======== Provided information
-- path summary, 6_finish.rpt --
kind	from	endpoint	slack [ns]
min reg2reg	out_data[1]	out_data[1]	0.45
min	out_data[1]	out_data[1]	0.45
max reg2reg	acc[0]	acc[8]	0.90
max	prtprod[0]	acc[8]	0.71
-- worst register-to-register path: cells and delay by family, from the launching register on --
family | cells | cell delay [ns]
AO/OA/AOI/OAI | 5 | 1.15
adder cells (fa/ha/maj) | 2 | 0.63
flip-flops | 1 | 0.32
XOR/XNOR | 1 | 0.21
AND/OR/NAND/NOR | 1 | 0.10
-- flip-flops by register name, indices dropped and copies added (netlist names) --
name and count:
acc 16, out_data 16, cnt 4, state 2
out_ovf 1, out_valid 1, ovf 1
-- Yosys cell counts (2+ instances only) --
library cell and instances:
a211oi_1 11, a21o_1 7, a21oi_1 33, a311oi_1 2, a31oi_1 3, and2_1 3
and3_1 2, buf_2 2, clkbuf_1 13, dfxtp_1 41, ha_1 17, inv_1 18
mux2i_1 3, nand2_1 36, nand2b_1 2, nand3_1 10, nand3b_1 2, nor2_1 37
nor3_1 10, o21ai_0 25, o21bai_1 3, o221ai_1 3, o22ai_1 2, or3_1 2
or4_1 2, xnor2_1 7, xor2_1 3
<file path="config.mk">
export PLATFORM = sky130hd
export DESIGN_NAME = risc_fetch_queue_flat
export DESIGN_NICKNAME = d
export VERILOG_FILES = /design/src/rtl/risc_fetch_queue_pkg.sv /design/src/rtl/risc_fetch_queue_if.sv /design/src/rtl/risc_fetch_queue_fetch_byte_queue.sv /design/src/rtl/risc_fetch_queue.sv /design/src/flat_wrapper.sv
export SDC_FILE = /design/constraint.sdc
export NUM_CORES = 1
export LEC_CHECK = 0
export BUFFER_PORTS_ARGS = -buffer_cell sky130_fd_sc_hd__buf_2
export CAP_MARGIN = 20
export CORE_MARGIN = 8
export CORE_UTILIZATION = 29
export DETAILED_ROUTE_END_ITERATION = 10
export HOLD_SLACK_MARGIN = 0.08
export PLACE_DENSITY = 0.53
export SETUP_SLACK_MARGIN = 0.15
export SYNTH_ARGS = -nofsm -noshare
export SYNTH_HDL_FRONTEND = slang
export SYNTH_SLANG_ARGS = --single-unit
</file>
<file path="constraint.sdc">
create_clock -name clk -period 10.4 [get_ports clk]
set_clock_uncertainty 0.05 [all_clocks]
set_input_delay 0.52 -clock clk [delete_from_list [all_inputs] [get_ports clk]]
set_output_delay 0.52 -clock clk [all_outputs]
set_load 0.005 [all_outputs]
</file>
================
Task goal:
Print every entry exactly.

Result for this task:
-- path summary, 6_finish.rpt --
kind	from	endpoint	slack [ns]
min reg2reg	out_data[1]	out_data[1]	0.45
min	out_data[1]	out_data[1]	0.45
max reg2reg	acc[0]	acc[8]	0.90
max	prtprod[0]	acc[8]	0.71
-- worst register-to-register path: cells and delay by family, from the launching register on --
family | cells | cell delay [ns]
AO/OA/AOI/OAI | 5 | 1.15
adder cells (fa/ha/maj) | 2 | 0.63
flip-flops | 1 | 0.32
XOR/XNOR | 1 | 0.21
AND/OR/NAND/NOR | 1 | 0.10
-- flip-flops by register name, indices dropped and copies added (netlist names) --
name and count:
acc 16, out_data 16, cnt 4, state 2
out_ovf 1, out_valid 1, ovf 1
-- Yosys cell counts (2+ instances only) --
library cell and instances:
a211oi_1 11, a21o_1 7, a21oi_1 33, a311oi_1 2, a31oi_1 3, and2_1 3
and3_1 2, buf_2 2, clkbuf_1 13, dfxtp_1 41, ha_1 17, inv_1 18
mux2i_1 3, nand2_1 36, nand2b_1 2, nand3_1 10, nand3b_1 2, nor2_1 37
nor3_1 10, o21ai_0 25, o21bai_1 3, o221ai_1 3, o22ai_1 2, or3_1 2
or4_1 2, xnor2_1 7, xor2_1 3
<file path="config.mk">
export PLATFORM = sky130hd
export DESIGN_NAME = risc_fetch_queue_flat
export DESIGN_NICKNAME = d
export VERILOG_FILES = /design/src/rtl/risc_fetch_queue_pkg.sv /design/src/rtl/risc_fetch_queue_if.sv /design/src/rtl/risc_fetch_queue_fetch_byte_queue.sv /design/src/rtl/risc_fetch_queue.sv /design/src/flat_wrapper.sv
export SDC_FILE = /design/constraint.sdc
export NUM_CORES = 1
export LEC_CHECK = 0
export BUFFER_PORTS_ARGS = -buffer_cell sky130_fd_sc_hd__buf_2
export CAP_MARGIN = 20
export CORE_MARGIN = 8
export CORE_UTILIZATION = 29
export DETAILED_ROUTE_END_ITERATION = 10
export HOLD_SLACK_MARGIN = 0.08
export PLACE_DENSITY = 0.53
export SETUP_SLACK_MARGIN = 0.15
export SYNTH_ARGS = -nofsm -noshare
export SYNTH_HDL_FRONTEND = slang
export SYNTH_SLANG_ARGS = --single-unit
</file>
<file path="constraint.sdc">
create_clock -name clk -period 10.4 [get_ports clk]
set_clock_uncertainty 0.05 [all_clocks]
set_input_delay 0.52 -clock clk [delete_from_list [all_inputs] [get_ports clk]]
set_output_delay 0.52 -clock clk [all_outputs]
set_load 0.005 [all_outputs]
</file>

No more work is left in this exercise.